To build a gaming PC is to enter a dazzling realm of modern engineering, blazing fast processors and cutting-edge graphics. Why, just the process of selecting a hard drive offers hundreds of possible options, each one representing an opportunity to fine-tune your machine into peak performance. This is the guide for people who cannot be bothered with that crap.

Look, your consoles play games just fine. Some of them do other things as well, like streaming movies or facilitating identity theft. You don't need a gaming PC.

Sure, many games look better on a well-equipped computer, and there's the occasional big-ticket game that's exclusive to Windows. But in truth, there is only one good reason to build a gaming PC, which is that it's fun. It's fun to piece something together, plug it in and make it go. And the pride from a successful build lasts a long time.

This guide is not about maximising your computer's specs; it's about maximising fun (or, more to the point, minimising agony). It is designed to be both helpful and laughable in its inadequacy. Much of the advice I offer will be objectively terrible. Dedicated hobbyists will not like (or need) this guide. I am fond of hobbyists. I just don't think you need to be one in order to build your own PC.

1. Should you do this?

Probably not. It's sort of complicated. Take this questionnaire.

Do you know how a computer works?

A. Yes. The hard drive is for long-term storage, RAM is for short-term data, and they both connect to a motherboard, which... [You continue to recite an accurate outline of a computer's workings even though I have obviously stopped listening.]

B. Yes. I type the thing into the Google, and my internet goes to the thing.

C. Yes. I push the lever down, and a few minutes later, my potato waffles are done.
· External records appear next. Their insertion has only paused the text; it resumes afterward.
==> config.mk <==
export PLATFORM = sky130hd
export DESIGN_NAME = quadratic_datapath
export DESIGN_NICKNAME = d
export VERILOG_FILES = /design/src/rtl/quadratic_datapath.sv
export SDC_FILE = /design/constraint.sdc
export NUM_CORES = 1
export LEC_CHECK = 0
export CAP_MARGIN = 40
export CORE_ASPECT_RATIO = 0.75
export CORE_MARGIN = 2
export CORE_UTILIZATION = 30
export DETAILED_ROUTE_END_ITERATION = 12
export PLACE_DENSITY = 0.47
export SYNTH_ARGS = -nofsm -noshare
export SYNTH_HDL_FRONTEND = slang
export SYNTH_SLANG_ARGS = --single-unit
==> constraint.sdc <==
create_clock -name clk -period 4.9 [get_ports clk]
set_input_delay 0.735 -clock clk [delete_from_list [all_inputs] [get_ports clk]]
set_output_delay 0.735 -clock clk [all_outputs]
set_load 0.005 [all_outputs]
==> src/rtl/quadratic_datapath.sv <==
// quadratic_datapath: three-stage elastic valid/ready pipeline computing y = A*x^2 + C mod 2^WIDTH_DATA.
// Define QUADRATIC_LINEAR_TERM_EN to add the B*x term (same latency and handshake).
module quadratic_datapath #(
  parameter int unsigned WIDTH_DATA = 16,
  parameter logic [WIDTH_DATA-1:0] A = WIDTH_DATA'(101),
  parameter logic [WIDTH_DATA-1:0] B = WIDTH_DATA'(59),
  parameter logic [WIDTH_DATA-1:0] C = WIDTH_DATA'(76)
) (
  input  logic                  clk,
  input  logic                  rst,
  input  logic [WIDTH_DATA-1:0] i_x,
  input  logic                  i_valid_in,
  output logic                  i_ready_out,
  output logic [WIDTH_DATA-1:0] o_y,
  output logic                  o_valid_out,
  input  logic                  o_ready_in
);

  logic                  r_v1, r_v2, r_v3;
  logic [WIDTH_DATA-1:0] r_x1, r_xx2, r_y3;
  logic                  w_ld1, w_ld2, w_ld3;
  logic [WIDTH_DATA-1:0] w_xx, w_y;

  // A stage may load when it is empty or its content leaves this cycle.
  assign w_ld3       = !r_v3 || o_ready_in;
  assign w_ld2       = !r_v2 || w_ld3;
  assign w_ld1       = !r_v1 || w_ld2;
  assign i_ready_out = rst && w_ld1;

  assign w_xx = r_x1 * r_x1;

`ifdef QUADRATIC_LINEAR_TERM_EN
  logic [WIDTH_DATA-1:0] r_x2;
  logic [WIDTH_DATA-1:0] w_bx;

  assign w_bx = B * r_x2;
  assign w_y  = A * r_xx2 + w_bx + C;
`else
  assign w_y  = A * r_xx2 + C;

  // B has no effect without the linear term; this block generates nothing.
  if (B != {WIDTH_DATA{1'b0}}) begin : g_b_ignored
  end
`endif

  // Valid bits and the output register; reset discards everything in flight.
  always_ff @(posedge clk or negedge rst) begin
    if (!rst) begin
      r_v1 <= 1'b0;
      r_v2 <= 1'b0;
      r_v3 <= 1'b0;
      r_y3 <= {WIDTH_DATA{1'b0}};
    end else begin
      if (w_ld1) begin
        r_v1 <= i_valid_in;
      end
      if (w_ld2) begin
        r_v2 <= r_v1;
      end
      if (w_ld3) begin
        r_v3 <= r_v2;
        if (r_v2) begin
          r_y3 <= w_y;
        end
      end
    end
  end

  // Operand and square registers only move with a valid item.
  always_ff @(posedge clk) begin
    if (w_ld1 && i_valid_in) begin
      r_x1 <= i_x;
    end
    if (w_ld2 && r_v1) begin
      r_xx2 <= w_xx;
`ifdef QUADRATIC_LINEAR_TERM_EN
      r_x2  <= r_x1;
`endif
    end
  end

  assign o_y         = r_y3;
  assign o_valid_out = r_v3;

endmodule

==> results of run 1 <==
[what timing repair did]
action	CTS	global route
setup endpoints to repair	5	7
pin swaps	39	21
buffers inserted	16	6
resized for setup	36	22
hold endpoints to repair	0	0
[through the flow]
step	cells	setup TNS [ps]
after floorplan	619	0
after global routing	1017	-1487
after global placement	988	-663.9
after detailed placement	988	-738.9
after CTS	1012	-576.9
final	1017	-430.5
[cells by family after synthesis]
| group | Yosys count |
|---|---|
| flip-flops | 48 |
| AO/OA/AOI/OAI | 68 |
| XOR/XNOR | 42 |
| adder cells (fa/ha/maj) | 170 |
| other | 1 |
| AND/OR/NAND/NOR | 116 |
| buffers and inverters | 169 |
| multiplexers | 5 |
[worst paths after layout]
check	endpoint	slack, ps	cells after the start
hold / removal	r_v2$_DFFE_PN0P_	480	1
hold reg to reg	r_v2$_DFFE_PN0P_	480	1
setup / recovery	r_xx2[15]$_DFFE_PP_	-130	17
max in group asynchronous	o_y[3]$_DFFE_PN0P_	3920	2
setup reg to reg	r_xx2[15]$_DFFE_PP_	-130	17
min in group asynchronous	o_y[0]$_DFFE_PN0P_	760	2
[final cells by class]
type	instances	area (µm²)
clock inverter	2	16.27
sequential	48	1351
multi-input combinational	402	4549
timing repair buffer	120	1022
tap	282	352.8
inverter	157	589.3
clock buffer	6	128.9
fill	2009	12320
[critical path, cell delays in order (launching register included)]
cell      delay [ps]
edfxtp_1         480
buf_4            180
and2_1           160
fa_1             520
inv_1             60
fa_1             440
fa_1             540
inv_1             50
fa_1             460
fa_1             500
inv_1             50
fa_1             470
inv_1             40
ha_1             190
nor3_2           220
o21ai_1          100
a31oi_1          210
xnor2_1          100
[synthesized netlist by cell type (2+ instances only)]
master / count
inv_1: 157
ha_1: 86
fa_1: 84
nand2_1: 48
xnor2_1: 31
edfxtp_1: 30
and2_1: 23
dfrtp_1: 18
a21oi_1: 16
o21ai_0: 11
xor2_1: 9
clkbuf_1: 8
nand2b_1: 8
a21o_1: 7
nor2_1: 7
o21ai_1: 7
nor3b_1: 6
o21a_1: 5
a211o_1: 4
a31oi_1: 4
nand3_1: 4
nor2b_1: 4
nor3_1: 4
or3_1: 4
mux2_1: 3
buf_2: 2
mux2_2: 2
o21bai_1: 2
or2_2: 2
or4_1: 2
xnor2_2: 2
[routing by layer]
metal | vias to the layer above | share of wire (%)
met5 | - | 0
met4 | 0 | 0.86
met3 | 8 | 2.6
met2 | 51 | 44
met1 | 2123 | 53
li1 | 2161 | -
[registers in the layout, summed over array words and instances (netlist names)]
name	flops
o_y	15
r_x1	15
r_xx2	15
o_valid_out	1
r_v1	1
r_v2	1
For those who answered anything other than "A," put down the hammer and nails - you are not going to be building a PC today. The fact that you thought you'd be using a hammer and nails should have been a red flag.

2. Prepare to shop

There are two things you need to start shopping: a store and a better guide than this one.

Here in the US, I like to get computer stuff from Newegg. I hear that in the UK, Novatech and Aria PC are popular. I'm not endorsing any of these. Honestly, if you can't find a computer store on the internet, that does not bode well for success in this process.
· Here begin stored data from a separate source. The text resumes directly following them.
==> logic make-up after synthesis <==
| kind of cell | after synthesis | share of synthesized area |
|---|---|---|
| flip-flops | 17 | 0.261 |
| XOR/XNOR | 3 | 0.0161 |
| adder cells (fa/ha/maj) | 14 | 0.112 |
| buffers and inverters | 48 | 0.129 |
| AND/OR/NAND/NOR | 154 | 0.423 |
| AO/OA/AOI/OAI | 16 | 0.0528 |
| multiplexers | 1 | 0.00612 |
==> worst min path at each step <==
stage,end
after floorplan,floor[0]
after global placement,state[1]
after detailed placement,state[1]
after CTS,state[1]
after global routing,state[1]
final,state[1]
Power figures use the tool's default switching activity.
File: src/rtl/arrow_board_decoder.sv
// Arrow-board receive-side checker: windows four lamp samples, classifies the
// display mode, debounces the result and flags unclassifiable lamp streams.
module arrow_board_decoder #(
  parameter int unsigned CONFIRM   = 2,  // 1..7
  parameter int unsigned FAULT_LIM = 4   // 1..15
) (
  input  logic        clk,
  input  logic        rst,
  input  logic        sample_en_i,
  input  logic [15:0] lamps_i,
  output logic [15:0] frame_o,
  output logic [1:0]  mode_o,
  output logic        valid_o,
  output logic        changed_o,
  output logic        fault_o
);

  localparam logic [2:0] AGREE_MAX = 3'(CONFIRM);
  localparam logic [3:0] UCNT_MAX  = 4'(FAULT_LIM);

  localparam logic [1:0] MODE_DARK   = 2'b00;
  localparam logic [1:0] MODE_STEADY = 2'b01;
  localparam logic [1:0] MODE_FLASH  = 2'b10;
  localparam logic [1:0] MODE_SEQ    = 2'b11;

  // sample window, s0 oldest
  logic [15:0] s0_q, s1_q, s2_q, s3_q;
  logic [2:0]  fill_q, fill_d;

  // post-shift window as seen by the evaluation in a sample_en cycle
  logic [15:0] w0, w1, w2, w3;

  // classifier results
  logic        cls_unk;
  logic [1:0]  cls_mode;
  logic [15:0] cls_frame;
  logic        w_const;
  logic        t0, t1, t2, t3;
  logic [2:0]  nsup;

  // debounce / fault state
  logic [18:0] prev_cand_q, cand;
  logic [2:0]  agree_q, agree_d;
  logic [3:0]  ucnt_q, ucnt_d;
  logic        eval;
  logic        load;

  logic [15:0] frame_q;
  logic [1:0]  mode_q;
  logic        valid_q;
  logic        changed_q;

  assign w0 = s1_q;
  assign w1 = s2_q;
  assign w2 = s3_q;
  assign w3 = lamps_i;

  assign eval = sample_en_i && (fill_q >= 3'd3);

  // classify the post-shift window, first matching mode wins
  always_comb begin
    cls_unk   = 1'b1;
    cls_mode  = MODE_DARK;
    cls_frame = w0 | w1 | w2 | w3;
    w_const   = (w0 == w1) && (w1 == w2) && (w2 == w3);
    // a transition counts when the next sample drops a lamp that was lit
    t0 = (w1 & w0) != w0;
    t1 = (w2 & w1) != w1;
    t2 = (w3 & w2) != w2;
    t3 = (w0 & w3) != w3;
    nsup = 3'(t0) + 3'(t1) + 3'(t2) + 3'(t3);
    if (cls_frame == 16'h0000) begin
      cls_unk  = 1'b0;
      cls_mode = MODE_DARK;
    end else if (w_const) begin
      cls_unk  = 1'b0;
      cls_mode = MODE_STEADY;
    end else if ((w0 == w2) && (w1 == w3) && ((w0 == 16'h0000) != (w1 == 16'h0000))) begin
      cls_unk  = 1'b0;
      cls_mode = MODE_FLASH;
    end else if (nsup == 3'd1) begin
      cls_unk  = 1'b0;
      cls_mode = MODE_SEQ;
    end
  end

  // debounce and fault counter next-state
  always_comb begin
    cand    = {cls_unk, cls_mode, cls_frame};
    fill_d  = (fill_q == 3'd4) ? 3'd4 : fill_q + 3'd1;
    agree_d = agree_q;
    ucnt_d  = ucnt_q;
    load    = 1'b0;
    if (eval) begin
      if (cls_unk) begin
        agree_d = 3'd0;
        ucnt_d  = (ucnt_q == UCNT_MAX) ? UCNT_MAX : ucnt_q + 4'd1;
      end else begin
        ucnt_d = 4'd0;
        if (cand == prev_cand_q) begin
          agree_d = (agree_q >= AGREE_MAX) ? AGREE_MAX : agree_q + 3'd1;
        end else begin
          agree_d = 3'd1;
        end
        load = (agree_d == AGREE_MAX) &&
               (!valid_q || ({mode_q, frame_q} != {cls_mode, cls_frame}));
      end
    end
  end

  // sample window shift register and fill counter
  always_ff @(posedge clk or posedge rst) begin
    if (rst) begin
      s0_q   <= '0;
      s1_q   <= '0;
      s2_q   <= '0;
      s3_q   <= '0;
      fill_q <= '0;
    end else if (sample_en_i) begin
      s0_q   <= s1_q;
      s1_q   <= s2_q;
      s2_q   <= s3_q;
      s3_q   <= lamps_i;
      fill_q <= fill_d;
    end
  end

  // debounce history; the reset candidate carries the unknown flag so it never matches a real one
  always_ff @(posedge clk or posedge rst) begin
    if (rst) begin
      prev_cand_q <= {1'b1, 18'h0};
      agree_q     <= '0;
      ucnt_q      <= '0;
    end else if (eval) begin
      prev_cand_q <= cand;
      agree_q     <= agree_d;
      ucnt_q      <= ucnt_d;
    end
  end

  // confirmed outputs and the one-cycle update pulse
  always_ff @(posedge clk or posedge rst) begin
    if (rst) begin
      frame_q   <= '0;
      mode_q    <= MODE_DARK;
      valid_q   <= 1'b0;
      changed_q <= 1'b0;
    end else begin
      changed_q <= load;
      if (load) begin
        frame_q <= cls_frame;
        mode_q  <= cls_mode;
        valid_q <= 1'b1;
      end
    end
  end

  assign frame_o   = frame_q;
  assign mode_o    = mode_q;
  assign valid_o   = valid_q;
  assign changed_o = changed_q;
  assign fault_o   = (ucnt_q == UCNT_MAX);

endmodule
Watch out for money-saving opportunities. For instance, many items come with a rebate offer attached. A rebate works like this: the manufacturer promises to give you money if you buy a product, and then once you buy the product, they do not actually give you money.

Case (n.): The paper bag you put over your computer's head.
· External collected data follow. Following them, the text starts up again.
==> src/rtl/soc_periph_arbiter.sv <==
// soc_periph_arbiter
// Two-master round-robin arbiter in front of a single shared peripheral port.
// The winner's address is decoded against the SoC memory map. Misses never
// reach the peripheral: the master receives a local grant followed by an error
// response. Only one transaction is outstanding at a time.
// Optional feature: define SOC_PERIPH_ARB_TIMEOUT_EN to add an 8-bit watchdog.
// The watchdog aborts a stalled request phase or response phase.
module soc_periph_arbiter #(
    parameter int unsigned NrMasters = 2,
    parameter int unsigned AddrWidth = 64,
    parameter int unsigned DataWidth = 64
) (
    input  logic                                     clk_i,
    input  logic                                     rst_ni,
    input  logic [NrMasters-1:0]                     m_req_i,
    input  logic [NrMasters-1:0]                     m_we_i,
    input  logic [NrMasters-1:0][AddrWidth-1:0]      m_addr_i,
    input  logic [NrMasters-1:0][DataWidth-1:0]      m_wdata_i,
    input  logic [NrMasters-1:0][DataWidth/8-1:0]    m_be_i,
    output logic [NrMasters-1:0]                     m_gnt_o,
    output logic [NrMasters-1:0]                     m_rvalid_o,
    output logic [NrMasters-1:0]                     m_err_o,
    output logic [DataWidth-1:0]                     m_rdata_o,
    output logic                                     s_req_o,
    output logic                                     s_we_o,
    output logic [AddrWidth-1:0]                     s_addr_o,
    output logic [DataWidth-1:0]                     s_wdata_o,
    output logic [DataWidth/8-1:0]                   s_be_o,
    output logic [10:0]                              s_sel_o,
    input  logic                                     s_gnt_i,
    input  logic                                     s_rvalid_i,
    input  logic                                     s_err_i,
    input  logic [DataWidth-1:0]                     s_rdata_i
);

    localparam int unsigned NrRegions = 11;

    // Region table. The index is the select bit:
    // CLIC=0, DRAM=1, GPIO=2, Ethernet=3, SPI=4, Timer=5, UART=6,
    // PLIC=7, CLINT=8, ROM=9, Debug=10.
    localparam logic [NrRegions-1:0][63:0] RegionBase = {
        64'h0000_0000,      // Debug
        64'h0001_0000,      // ROM
        64'h0200_0000,      // CLINT
        64'h0C00_0000,      // PLIC
        64'h1000_0000,      // UART
        64'h1800_0000,      // Timer
        64'h2000_0000,      // SPI
        64'h3000_0000,      // Ethernet
        64'h4000_0000,      // GPIO
        64'h8000_0000,      // DRAM
        64'h5000_0000       // CLIC
    };
    localparam logic [NrRegions-1:0][63:0] RegionLen = {
        64'h0000_1000,      // Debug
        64'h0001_0000,      // ROM
        64'h000C_0000,      // CLINT
        64'h03FF_FFFF,      // PLIC
        64'h0000_1000,      // UART
        64'h0000_1000,      // Timer
        64'h0080_0000,      // SPI
        64'h0001_0000,      // Ethernet
        64'h0000_1000,      // GPIO
        64'h4000_0000,      // DRAM
        64'h03FF_FFFF       // CLIC
    };

    typedef enum logic [2:0] {
        IDLE,
        REQ,
        WAIT_RSP,
        DEC_GNT,
        DEC_RSP
    } state_t;

    state_t                 state_reg;
    logic                   prio_reg;      // master that wins a tie
    logic                   win_reg;       // master owning the current transaction
    logic [AddrWidth-1:0]   addr_reg;
    logic                   we_reg;
    logic [DataWidth-1:0]   wdata_reg;
    logic [DataWidth/8-1:0] be_reg;
    logic [NrRegions-1:0]   sel_reg;

    logic                   win_next;
    logic [63:0]            cand_addr;
    logic [NrRegions-1:0]   dec_sel;
    logic                   timeout;
    logic                   gnt_fire;
    logic                   rsp_fire;
    logic                   rsp_any;
    logic                   err_any;

    // On a tie, the master not served last wins. A lone requester always wins.
    assign win_next  = (m_req_i[0] & m_req_i[1]) ? prio_reg : m_req_i[1];
    assign cand_addr = 64'(m_addr_i[win_next]);

    // The unsigned offset wraps to a huge value below Base.
    // Therefore a single compare covers Base <= addr < Base+Length.
    generate
        for (genvar gi = 0; gi < NrRegions; gi++) begin : g_decode
            assign dec_sel[gi] = (cand_addr - RegionBase[gi]) < RegionLen[gi];
        end
    endgenerate

`ifdef SOC_PERIPH_ARB_TIMEOUT_EN
    logic [7:0] to_cnt_reg;

    assign timeout = (state_reg == REQ || state_reg == WAIT_RSP) && (to_cnt_reg == 8'hFF);

    // Watchdog: restarts when a hit enters REQ.
    // It keeps counting through REQ and WAIT_RSP.
    always_ff @(posedge clk_i or negedge rst_ni) begin
        if (!rst_ni) begin
            to_cnt_reg <= 8'd0;
        end else if (state_reg == IDLE) begin
            to_cnt_reg <= 8'd0;
        end else if ((state_reg == REQ || state_reg == WAIT_RSP) && !timeout) begin
            to_cnt_reg <= to_cnt_reg + 8'd1;
        end
    end
`else
    assign timeout = 1'b0;
`endif

    // Transaction FSM: arbitrate, latch, handshake with the peripheral or
    // emit a local decode error, then hand priority to the other master.
    always_ff @(posedge clk_i or negedge rst_ni) begin
        if (!rst_ni) begin
            state_reg <= IDLE;
            prio_reg  <= 1'b0;
            win_reg   <= 1'b0;
            addr_reg  <= '0;
            we_reg    <= 1'b0;
            wdata_reg <= '0;
            be_reg    <= '0;
            sel_reg   <= '0;
        end else begin
            case (state_reg)
                IDLE: begin
                    if (|m_req_i) begin
                        win_reg   <= win_next;
                        addr_reg  <= m_addr_i[win_next];
                        we_reg    <= m_we_i[win_next];
                        wdata_reg <= m_wdata_i[win_next];
                        be_reg    <= m_be_i[win_next];
                        sel_reg   <= dec_sel;
                        state_reg <= (|dec_sel) ? REQ : DEC_GNT;
                    end
                end
                REQ: begin
                    if (timeout) begin
                        state_reg <= DEC_GNT;
                    end else if (s_gnt_i) begin
                        state_reg <= WAIT_RSP;
                    end
                end
                WAIT_RSP: begin
                    if (timeout) begin
                        state_reg <= DEC_RSP;
                    end else if (s_rvalid_i) begin
                        prio_reg  <= ~win_reg;
                        state_reg <= IDLE;
                    end
                end
                DEC_GNT: begin
                    state_reg <= DEC_RSP;
                end
                DEC_RSP: begin
                    prio_reg  <= ~win_reg;
                    state_reg <= IDLE;
                end
                default: begin
                    state_reg <= IDLE;
                end
            endcase
        end
    end

    // Peripheral side: the request is live only in REQ.
    // The select line is quiet otherwise.
    assign s_req_o   = (state_reg == REQ) && !timeout;
    assign s_sel_o   = s_req_o ? sel_reg : '0;
    assign s_addr_o  = addr_reg;
    assign s_we_o    = we_reg;
    assign s_wdata_o = wdata_reg;
    assign s_be_o    = be_reg;

    // Master side events. Grant and response follow the peripheral in the
    // same cycle. Decode errors come from the DEC_* states.
    assign gnt_fire  = (s_req_o && s_gnt_i) || (state_reg == DEC_GNT);
    assign rsp_fire  = (state_reg == WAIT_RSP) && s_rvalid_i && !timeout;
    assign rsp_any   = rsp_fire || (state_reg == DEC_RSP);
    assign err_any   = (rsp_fire && s_err_i) || (state_reg == DEC_RSP);
    assign m_rdata_o = rsp_fire ? s_rdata_i : '0;

    // Route events to the winner only; the other master sees zeros.
    generate
        for (genvar gi = 0; gi < NrMasters; gi++) begin : g_master
            assign m_gnt_o[gi]    = gnt_fire && (win_reg == 1'(gi));
            assign m_rvalid_o[gi] = rsp_any  && (win_reg == 1'(gi));
            assign m_err_o[gi]    = err_any  && (win_reg == 1'(gi));
        end
    endgenerate

endmodule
As for the better guide, I mean a guide filled with the technical arcana that this guide lacks. You will reference this as you shop, and here's how: if the product you're considering seems to have a lot of the same acronyms and numbers as the products in the tech-speak guide, you can buy with 100 per cent confidence, maybe.

Select the homeliest, pixilated spreadsheety-est, jargony-est message-board guide you can find. I highly recommend the annual NeoGAF PC-building thread as a model of the form. It presents a surfeit of solid information in the most unattractive manner possible.

Ugly is good. Putting a computer together is a raw, nuts-and-bolts deal; that's part of the joy. When people try to make the process romantic, it feels false at best and icky at worst.

True story: while researching my recent PC build, I came across a glossy online guide in which the author described Intel's new Sandy Bridge processor chipset as if it were a woman whom he desired to have sex with. This despite the reality that Sandy Bridge is the least arousing name Intel could have chosen for their product.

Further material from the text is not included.